3つの画像は,それぞれ0, 80, 98世代(反復回数)での解集合を描画しています.
0世代は,x0 = torch.randn(num_population, 2)
で生成されたランダムな初期解集合です.
コードの一部を変更して軸などを追加すると,以下の画像が得られました.
関数の景観 | $\mathrm{x}_T$(0世代目) |
$\mathrm{x}_t$(79世代目) | $\mathrm{x}_{t-1}$(80世代目) |
$\mathrm{x}_1$(97世代目) | $\mathrm{x}_0$(98世代目) |
$(x_1,x_2)=(1,1)$を中心とする正規分布と$(x_1,x_2)=(-1,-1)$を中心とする正規分布を足し合わせて,関数(2変数の最大化問題)を作成しています.
論文では,1世代が経過すると$\mathrm{x}$の添え字が1減少する書き方をしています.
図2について
以下のコマンドで図2を出力できました.
cd experiments/2d_models # diffevoが元のディレクトリとする
mkdir data
python diffusion.py
dataディレクトリを作成してからプログラムを実行しないとエラーが出ます.
図3について
2024/10/20現在,hades
とfoobench
という謎の非公開パッケージがあるので,完全な再現は困難です.Issuesによると,その内パッケージがリリースされるそうです.

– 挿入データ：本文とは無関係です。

==> config.mk <==
export PLATFORM = sky130hd
export DESIGN_NAME = dual_cpu_bus_owner
export DESIGN_NICKNAME = d
export VERILOG_FILES = /design/src/rtl/dcpu_pkg.sv /design/src/rtl/dcpu_port_snoop.sv /design/src/rtl/dcpu_handover.sv /design/src/rtl/dcpu_grant_drive.sv /design/src/rtl/dual_cpu_bus_owner.sv
export SDC_FILE = /design/constraint.sdc
export NUM_CORES = 1
export LEC_CHECK = 0
export BUFFER_PORTS_ARGS = -buffer_cell sky130_fd_sc_hd__clkbuf_2
export CELL_PAD_IN_SITES_DETAIL_PLACEMENT = 0
export CELL_PAD_IN_SITES_GLOBAL_PLACEMENT = 2
export CORE_MARGIN = 4
export CORE_UTILIZATION = 15
export CTS_CLUSTER_DIAMETER = 100
export DETAILED_ROUTE_END_ITERATION = 12
export PLACE_DENSITY = 0.85
export SLEW_MARGIN = 10
export SYNTH_ARGS = -nofsm -noshare
export SYNTH_HDL_FRONTEND = slang
export SYNTH_HIERARCHICAL = 1
export SYNTH_SLANG_ARGS = --single-unit
==> constraint.sdc <==
create_clock -name clk_i -period 2.5 [get_ports clk_i]
set_clock_uncertainty 0.2 [all_clocks]
set_input_delay 0.625 -clock clk_i [delete_from_list [all_inputs] [get_ports clk_i]]
set_output_delay 0.625 -clock clk_i [all_outputs]
set_load 0.05 [all_outputs]
==> src/rtl/dcpu_pkg.sv <==
package dcpu_pkg;
  typedef enum logic {
    OWN_NARROW = 1'b0,
    OWN_WIDE   = 1'b1
  } owner_e;
endpackage

==> src/rtl/dcpu_port_snoop.sv <==
// Watches one processor's writes for the control port. Reports a request
// once the strobe that hit has dropped, i.e. the bus cycle has completed.
module dcpu_port_snoop #(
  parameter int unsigned            ADDR_W     = 8,
  parameter int unsigned            PORT_W     = 8,
  parameter bit                     MEM_MAPPED = 1'b0,
  parameter logic [PORT_W-1:0]      PORT       = '1
) (
  input  logic              clk_i,
  input  logic              rst_ni,
  input  logic              owner_i,
  input  logic [ADDR_W-1:0] addr_i,
  input  logic              wr_i,
  input  logic              d0_i,
  output logic              req_o,
  output logic              val_o
);
  logic hit;
  logic hit_q;
  logic val_q;

  generate
    if (MEM_MAPPED) begin : g_mmio
      localparam int unsigned PAGE_W = ADDR_W - PORT_W;
      // I/O window: all upper bits set, low bits carry the port
      assign hit = (addr_i[ADDR_W-1:PORT_W] == {PAGE_W{1'b1}}) &&
                   (addr_i[PORT_W-1:0] == PORT);
    end else begin : g_iosp
      assign hit = (addr_i == ADDR_W'(PORT));
    end
  endgenerate

  always_ff @(posedge clk_i or negedge rst_ni) begin
    if (!rst_ni) begin
      hit_q <= 1'b0;
      val_q <= 1'b0;
    end else if (wr_i) begin
      if (owner_i && hit) begin
        hit_q <= 1'b1;
        val_q <= d0_i;
      end
    end else begin
      hit_q <= 1'b0;
    end
  end

  assign req_o = hit_q & ~wr_i;
  assign val_o = val_q;
endmodule

==> src/rtl/dcpu_handover.sv <==
module dcpu_handover
  import dcpu_pkg::*;
(
  input  logic   clk_i,
  input  logic   rst_ni,
  input  logic   n_req_i,
  input  logic   n_val_i,
  input  logic   w_req_i,
  input  logic   w_val_i,
  output owner_e owner_o,
  output logic   ran_o
);
  owner_e owner_q, owner_d;
  logic   ran_q;

  always_comb begin
    owner_d = owner_q;
    unique case (owner_q)
      OWN_NARROW: if (n_req_i &&  n_val_i) owner_d = OWN_WIDE;
      OWN_WIDE:   if (w_req_i && !w_val_i) owner_d = OWN_NARROW;
      default:    owner_d = OWN_NARROW;
    endcase
  end

  always_ff @(posedge clk_i or negedge rst_ni) begin
    if (!rst_ni) begin
      owner_q <= OWN_NARROW;
      ran_q   <= 1'b0;
    end else begin
      owner_q <= owner_d;
      ran_q   <= ran_q | (owner_d == OWN_WIDE);
    end
  end

  assign owner_o = owner_q;
  assign ran_o   = ran_q;
endmodule

==> src/rtl/dcpu_grant_drive.sv <==
module dcpu_grant_drive
  import dcpu_pkg::*;
(
  input  owner_e owner_i,
  input  logic   ran_i,
  output logic   owner_narrow_o,
  output logic   owner_wide_o,
  output logic   bus_sel_o,
  output logic   narrow_busreq_o,
  output logic   wide_rst_o,
  output logic   wide_halt_o
);
  logic wide;

  assign wide            = (owner_i == OWN_WIDE);
  assign owner_wide_o    = wide;
  assign owner_narrow_o  = ~wide;
  assign bus_sel_o       = wide;
  assign narrow_busreq_o = wide;
  // before first run the core sits in reset; afterwards halt parks it
  assign wide_rst_o      = ~ran_i;
  assign wide_halt_o     = ran_i & ~wide;
endmodule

この記事では,CMAESとPEPGの処理が書かれているhades
は無視します.
拡散進化アルゴリズムのみ動かすことを目指します.
ベンチマーク関数
ベンチマーク関数が書かれているfoobench
パッケージは,以下のように再現します.
import torch
class Objective:
def __init__(self, foo, maximize, limit_val):
self.foo_name = foo
self.maximize = maximize
self.limit_val = limit_val
self._evaluate_func = {
"rosenbrock": self._rosenbrock,
"beale": self._beale,
"himmelblau": self._himmelblau,
"ackley": self._ackley,
"rastrigin": self._rastrigin,
}[foo]
def __call__(self, x: torch.Tensor) -> torch.Tensor:
x_clamped = torch.clamp(x, min=-4, max=4)

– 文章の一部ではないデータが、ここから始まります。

$ cat src/rtl/rtc_pkg.sv
package rtc_pkg;
  localparam int FW     = 8;
  localparam int NFIELD = 7;
  localparam int SEL_W  = $clog2(NFIELD + 1);

  typedef enum logic [SEL_W-1:0] {
    SEL_SEC   = 3'd0,
    SEL_MIN   = 3'd1,
    SEL_HOUR  = 3'd2,
    SEL_WDAY  = 3'd3,
    SEL_DATE  = 3'd4,
    SEL_MONTH = 3'd5,
    SEL_YEAR  = 3'd6,
    SEL_NONE  = 3'd7
  } fsel_e;

  function automatic logic [FW-1:0] bcd_inc(input logic [FW-1:0] v);
    if (v[3:0] >= 4'd9) return {v[7:4] + 4'd1, 4'h0};
    else                return {v[7:4], v[3:0] + 4'd1};
  endfunction

  function automatic logic is_leap(input logic [FW-1:0] y);
    logic [6:0] b;
    b = ({3'b0, y[7:4]} * 7'd10) + {3'b0, y[3:0]};
    return b[1:0] == 2'b00;
  endfunction

  function automatic logic [FW-1:0] month_last(input logic [FW-1:0] m, input logic leap);
    case (m)
      8'h02:                      return leap ? 8'h29 : 8'h28;
      8'h04, 8'h06, 8'h09, 8'h11: return 8'h30;
      default:                    return 8'h31;
    endcase
  endfunction

  function automatic logic [FW-1:0] field_mask(input logic [SEL_W-1:0] sel);
    case (sel)
      SEL_SEC, SEL_MIN, SEL_HOUR: return 8'h7F;
      SEL_WDAY:                   return 8'h07;
      SEL_DATE:                   return 8'h3F;
      SEL_MONTH:                  return 8'h1F;
      SEL_YEAR:                   return 8'hFF;
      default:                    return 8'h00;
    endcase
  endfunction
endpackage

$ cat src/rtl/rtc_mod_cnt.sv
module rtc_mod_cnt
  import rtc_pkg::*;
#(
  parameter logic [FW-1:0] LO  = 8'h00,
  parameter logic [FW-1:0] HI  = 8'h59,
  parameter logic [FW-1:0] RST = 8'h00
) (
  input  logic          clk_i,
  input  logic          rst_ni,
  input  logic          inc_i,
  input  logic          ld_i,
  input  logic [FW-1:0] ld_val_i,
  output logic [FW-1:0] val_o,
  output logic          wrap_o
);
  logic [FW-1:0] val_q;

  assign wrap_o = inc_i && (val_q == HI);
  assign val_o  = val_q;

  always_ff @(posedge clk_i or negedge rst_ni) begin
    if (!rst_ni)    val_q <= RST;
    else if (ld_i)  val_q <= ld_val_i;
    else if (inc_i) val_q <= (val_q == HI) ? LO : bcd_inc(val_q);
  end
endmodule

$ cat src/rtl/rtc_hour_cnt.sv
module rtc_hour_cnt
  import rtc_pkg::*;
#(
  parameter logic [FW-1:0] RST = 8'h00
) (
  input  logic          clk_i,
  input  logic          rst_ni,
  input  logic          inc_i,
  input  logic          ld_i,
  input  logic [FW-1:0] ld_val_i,
  output logic [FW-1:0] hour_o,
  output logic          day_o
);
  logic [FW-1:0] hour_q, hour_d, inc12, inc24;
  logic          mode12, pm;

  assign mode12 = hour_q[6];
  assign pm     = hour_q[5];
  assign inc12  = bcd_inc({3'b0, hour_q[4:0]});
  assign inc24  = bcd_inc({2'b0, hour_q[5:0]});

  always_comb begin
    hour_d = hour_q;
    day_o  = 1'b0;
    if (mode12) begin
      if (hour_q[4:0] == 5'h11) begin
        hour_d = {2'b01, ~pm, 5'h12};
        day_o  = inc_i && pm;
      end else if (hour_q[4:0] == 5'h12) begin
        hour_d = {2'b01, pm, 5'h01};
      end else begin
        hour_d = {2'b01, pm, inc12[4:0]};
      end
    end else begin
      if (hour_q[5:0] == 6'h23) begin
        hour_d = 8'h00;
        day_o  = inc_i;
      end else begin
        hour_d = {2'b00, inc24[5:0]};
      end
    end
  end

  always_ff @(posedge clk_i or negedge rst_ni) begin
    if (!rst_ni)    hour_q <= RST;
    else if (ld_i)  hour_q <= ld_val_i;
    else if (inc_i) hour_q <= hour_d;
  end

  assign hour_o = hour_q;
endmodule

$ cat src/rtl/rtc_date_cnt.sv
module rtc_date_cnt
  import rtc_pkg::*;
#(
  parameter logic [FW-1:0] RST_DATE  = 8'h01,
  parameter logic [FW-1:0] RST_MONTH = 8'h01
) (
  input  logic          clk_i,
  input  logic          rst_ni,
  input  logic          inc_i,
  input  logic          leap_i,
  input  logic          ld_date_i,
  input  logic          ld_month_i,
  input  logic [FW-1:0] ld_val_i,
  output logic [FW-1:0] date_o,
  output logic [FW-1:0] month_o,
  output logic          year_inc_o
);
  logic [FW-1:0] date_q, month_q, last;
  logic          mon_wrap;

  assign last       = month_last(month_q, leap_i);
  assign mon_wrap   = inc_i && (date_q == last);
  assign year_inc_o = mon_wrap && (month_q == 8'h12);

  always_ff @(posedge clk_i or negedge rst_ni) begin
    if (!rst_ni)        date_q <= RST_DATE;
    else if (ld_date_i) date_q <= ld_val_i;
    else if (inc_i)     date_q <= mon_wrap ? 8'h01 : bcd_inc(date_q);
  end

  always_ff @(posedge clk_i or negedge rst_ni) begin
    if (!rst_ni)         month_q <= RST_MONTH;
    else if (ld_month_i) month_q <= ld_val_i;
    else if (mon_wrap)   month_q <= (month_q == 8'h12) ? 8'h01 : bcd_inc(month_q);
  end

  assign date_o  = date_q;
  assign month_o = month_q;
endmodule

$ cat src/rtl/rtc_calendar.sv
module rtc_calendar
  import rtc_pkg::*;
#(
  parameter logic [FW-1:0] RST_HOUR  = 8'h00,
  parameter logic [FW-1:0] RST_WDAY  = 8'h01,
  parameter logic [FW-1:0] RST_DATE  = 8'h01,
  parameter logic [FW-1:0] RST_MONTH = 8'h01,
  parameter logic [FW-1:0] RST_YEAR  = 8'h00
) (
  input  logic             clk_i,
  input  logic             rst_ni,
  input  logic             tick_i,
  input  logic             wr_en_i,
  input  logic [SEL_W-1:0] wr_sel_i,
  input  logic [FW-1:0]    wr_data_i,
  output logic [FW-1:0]    sec_o,
  output logic [FW-1:0]    min_o,
  output logic [FW-1:0]    hour_o,
  output logic [FW-1:0]    wday_o,
  output logic [FW-1:0]    date_o,
  output logic [FW-1:0]    month_o,
  output logic [FW-1:0]    year_o
);
  logic [NFIELD-1:0] ld;
  logic [FW-1:0]     wval;
  logic              sec_wrap, min_wrap, day_adv, year_inc, wday_wrap, year_wrap;

  for (genvar i = 0; i < NFIELD; i++) begin : g_ld
    assign ld[i] = wr_en_i && (wr_sel_i == SEL_W'(i));
  end

  assign wval = wr_data_i & field_mask(wr_sel_i);

  rtc_mod_cnt #(.LO(8'h00), .HI(8'h59), .RST(8'h00)) u_sec (
    .clk_i, .rst_ni, .inc_i(tick_i), .ld_i(ld[SEL_SEC]), .ld_val_i(wval),
    .val_o(sec_o), .wrap_o(sec_wrap)
  );

  rtc_mod_cnt #(.LO(8'h00), .HI(8'h59), .RST(8'h00)) u_min (
    .clk_i, .rst_ni, .inc_i(sec_wrap), .ld_i(ld[SEL_MIN]), .ld_val_i(wval),
    .val_o(min_o), .wrap_o(min_wrap)
  );

  rtc_hour_cnt #(.RST(RST_HOUR)) u_hour (
    .clk_i, .rst_ni, .inc_i(min_wrap), .ld_i(ld[SEL_HOUR]), .ld_val_i(wval),
    .hour_o, .day_o(day_adv)
  );

  // weekday shares the day carry but not the date value
  rtc_mod_cnt #(.LO(8'h01), .HI(8'h07), .RST(RST_WDAY)) u_wday (
    .clk_i, .rst_ni, .inc_i(day_adv), .ld_i(ld[SEL_WDAY]), .ld_val_i(wval),
    .val_o(wday_o), .wrap_o(wday_wrap)
  );

  rtc_date_cnt #(.RST_DATE(RST_DATE), .RST_MONTH(RST_MONTH)) u_date (
    .clk_i, .rst_ni, .inc_i(day_adv), .leap_i(is_leap(year_o)),
    .ld_date_i(ld[SEL_DATE]), .ld_month_i(ld[SEL_MONTH]), .ld_val_i(wval),
    .date_o, .month_o, .year_inc_o(year_inc)
  );

  rtc_mod_cnt #(.LO(8'h00), .HI(8'h99), .RST(RST_YEAR)) u_year (
    .clk_i, .rst_ni, .inc_i(year_inc), .ld_i(ld[SEL_YEAR]), .ld_val_i(wval),
    .val_o(year_o), .wrap_o(year_wrap)
  );

  logic unused_wraps;
  assign unused_wraps = wday_wrap ^ year_wrap;
endmodule

$ cat config.mk
export PLATFORM = sky130hd
export DESIGN_NAME = rtc_calendar
export DESIGN_NICKNAME = d
export VERILOG_FILES = /design/src/rtl/rtc_pkg.sv /design/src/rtl/rtc_mod_cnt.sv /design/src/rtl/rtc_hour_cnt.sv /design/src/rtl/rtc_date_cnt.sv /design/src/rtl/rtc_calendar.sv
export SDC_FILE = /design/constraint.sdc
export NUM_CORES = 1
export LEC_CHECK = 0
export ABC_CLOCK_PERIOD_IN_PS = 4000
export CORE_ASPECT_RATIO = 1.4
export CORE_MARGIN = 1.5
export CORE_UTILIZATION = 47
export CTS_CLUSTER_DIAMETER = 30
export DETAILED_ROUTE_END_ITERATION = 7
export PLACE_DENSITY_LB_ADDON = 0.12
export SLEW_MARGIN = 10
export SYNTH_ARGS = -nofsm -noshare
export SYNTH_HDL_FRONTEND = slang
export SYNTH_HIERARCHICAL = 1
export SYNTH_SLANG_ARGS = --single-unit
export TNS_END_PERCENT = 20
$ cat constraint.sdc
create_clock -name clk_i -period 4 [get_ports clk_i]
set_input_delay 0.8 -clock clk_i [delete_from_list [all_inputs] [get_ports clk_i]]
set_output_delay 0.8 -clock clk_i [all_outputs]
set_load 0.01 [all_outputs]
==> qor.csv <==
metric;value;unit
status;complete, no violations;
cts_resized;0;
gp_congestion;0.877;
rr_worst_depth;15;
drv_cap;0;
worst_ep_required_time;4.20;ns
ir_drop;282;µV
worstSetupPathType;reg -> reg;
start_util;48.0;%
drc;0;
hold_class;reg -> reg;
vias;4006;
maxSlewViolCount;0;
fin_tns_setup;0;ns
max_slew_margin;43.6;%
io_pins;71;
critPathArrivalTime;3.50;ns
root_buffer;clkbuf_16;
yosys_warnings;6;
clock_latency;0.30;ns
cts_hold_buf;0;
wirelength;11500;µm
clk_pin_slew;0.07;ns
die_height;116;µm
antenna_left;0;
worst_slew_pin_slew;0.846;ns
numCtsBuffers;5;
post_cts_buffers;0;
rsz0062_at_grt;false;
synthCells;482;
max_freq;303;MHz
critPathMaxFanout;9;
via_per_inst;6.02;
cts_tree;yes;
syn-cell-area;4280;µm²
syn-num-nets;533;
numPlacedInstances;657;
grt_max_degree;36;
layout.cells.non_filler;665;
finalCriticalPeriod;3.31;ns
holdPathEnd;u_hour/hour_o[7]$_DFFE_PN0N_;
nFillCells;877;
fin_nets;608;
die_w;83.7;µm
cts-htree-levels;2;
worstSetupEndpointType;register;
core_area;8930;µm²
die-area;9700;µm²
r2r_slack;0.69;ns
rows;41;
holdPathStages;1;
cellLeakagePower;2.23;nW
grt_pass1_wl;18600;µm
critPathLaunchType;register;
clk_path_buf_depth;2;
antenna_found_initial;0;
numPortBuffers;70;
r2r_end;u_year/val_o[6]$_DFFE_PN0P_;
fin_skew;0.00847;ns
avgSynthCellArea;8.88;µm²
drive_gt1_share;9.68;%
grt_use_total;24.0;%
wl_per_cell;17.3;µm
min_from;u_hour/hour_o[7]$_DFFE_PN0N_;
timing_hold_violations_final;0;
post-route-period-util;82.6;%
dr.pass1.iters;4;
setup_viol;0;
areaGrowthSynthToFinish;23.5;%
drt_iter0_drc;196;
grt_pass1_vias;3837;
n_antenna_cell;0;
hpwl;8310;µm
clock-sinks;56;
power_density;458;nW/µm²
r2r-start;u_min/val_o[1]$_DFFE_PN0P_;
overflow;0;
layout make-up:
type                            count  area [µm²]  area share, %
Multi-Input combinational cell    366        2640           49.8
Sequential cell                    56        1410           26.6
Timing Repair Buffer               84         801           15.1
Inverter                           44         165           3.12
Clock buffer                        8         146           2.77
Tap cell                          107         134           2.53
layout by cell type, fill, tap and decap left out, types with 5 or more instances in the layout:
| master | instances |
|---|---|
| clkdlybuf4s50_1 | 69 |
| dfrtp_1 | 53 |
| nand2_1 | 45 |
| inv_1 | 44 |
| ha_1 | 36 |
| nor2_1 | 27 |
| a21oi_1 | 25 |
| o21ai_0 | 19 |
| buf_4 | 14 |
| nand3_1 | 13 |
| and2_1 | 10 |
| a22oi_1 | 10 |
| nor3_1 | 9 |
| o31ai_1 | 9 |
| nand2b_1 | 8 |
| nand4_1 | 8 |
| o21ai_1 | 7 |
| and3_1 | 7 |
| nor2b_1 | 7 |
| a221oi_1 | 6 |
| clkbuf_16 | 5 |
| or3_1 | 5 |
| a32oi_1 | 5 |
| a31oi_1 | 5 |
| a211oi_1 | 5 |
| o211ai_1 | 5 |
power by group:
group / internal, mW / leakage, nW / switching [mW] / total [mW]
logic: 0.542 / 1.49 / 0.495 / 1.04
clock network: 0.251 / 0.0712 / 0.207 / 0.458
registers: 0.709 / 0.664 / 0.219 / 0.928
sequential cells by signal (all words and copies together), names as in the netlist:
name	flops
u_date/date_o	8
u_date/month_o	8
u_hour/hour_o	8
u_min/val_o	8
u_sec/val_o	8
u_wday/val_o	8
u_year/val_o	8
how the worst max path moves through the flow:
| stage | from | endpoint | slack (ns) | cells past startpoint |
|---|---|---|---|---|
| global route | u_min/val_o[1]$_DFFE_PN0P_ | u_year/val_o[7]$_DFFE_PN0P_ | 0.35 | 15 |
| floorplan | tick_i | u_year/val_o[6]$_DFFE_PN0P_ | 0.12 | 15 |
| finish | u_min/val_o[1]$_DFFE_PN0P_ | u_year/val_o[6]$_DFFE_PN0P_ | 0.69 | 15 |
| global placement | tick_i | u_year/val_o[6]$_DFFE_PN0P_ | 0.50 | 13 |
| detailed placement | tick_i | u_year/val_o[6]$_DFFE_PN0P_ | 0.38 | 13 |
| CTS | u_min/val_o[1]$_DFFE_PN0P_ | u_year/val_o[6]$_DFFE_PN0P_ | 0.68 | 15 |
routing by layer:
layer	vias to the layer above	track usage, %	routed length [µm]
met2	138	41.5	5940
met5	-	0	0
met1	1921	28.9	4510
met4	0	12.0	269
li1	1923	-	-
met3	24	4.42	773
critical path, stage by stage (launching register included):
cell,delay (ns)
dfrtp_1,0.41
inv_1,0.11
ha_1,0.17
nand2_1,0.06
nor4_1,0.43
and3_1,0.26
a21boi_0,0.25
inv_1,0.17
nor2_1,0.19
o2111a_2,0.30
nand2_1,0.08
nor2_1,0.12
buf_4,0.17
a31o_4,0.19
o21ai_1,0.07
a22o_1,0.23
stage by stage:
step / instance area, µm² / hold slack (ns) / worst slack, ns / power (mW) / utilization, %
2_1_floorplan: 4280 / 0.504 / 0.123 / 1.49 / -
3_3_place_gp: 5140 / 0.518 / 0.495 / 1.94 / 57.6
3_5_place_dp: 5140 / 0.501 / 0.379 / 1.97 / 57.6
4_1_cts: 5290 / 0.537 / 0.675 / 2.44 / 59.2
5_1_grt: 5290 / 0.548 / 0.346 / 2.60 / 59.2
6_report: 5290 / 0.535 / 0.694 / 2.42 / 59.2
Note: power is estimated with default switching activity, not from simulation.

result = self._evaluate_func(x_clamped)
return -result if self.maximize else result
def _rosenbrock(self, X: torch.Tensor) -> torch.Tensor:
return torch.sum(
100.0 * (X[..., 1:] - X[..., :-1] ** 2) ** 2 + (X[..., :-1] - 1) ** 2,
dim=-1,
)
def _beale(self, X: torch.Tensor) -> torch.Tensor:
x, y = X[..., 0], X[..., 1]
return (
(1.5 - x + x * y) ** 2
+ (2.25 - x + x * y**2) ** 2
+ (2.625 - x + x * y**3) ** 2
)
def _himmelblau(self, X: torch.Tensor) -> torch.Tensor:
x, y = X[..., 0], X[..., 1]
return (x**2 + y - 11) ** 2 + (x + y**2 - 7) ** 2
def _ackley(self, X: torch.Tensor) -> torch.Tensor:
a, b, c = 20, 0.2, 2 * torch.pi
d = X.size(-1)
sum1 = torch.sum(X**2, dim=-1)
sum2 = torch.sum(torch.cos(c * X), dim=-1)
term1 = -a * torch.exp(-b * torch.sqrt(sum1 / d))
term2 = -torch.exp(sum2 / d)
return term1 + term2 + a + torch.exp(torch.tensor(1.0))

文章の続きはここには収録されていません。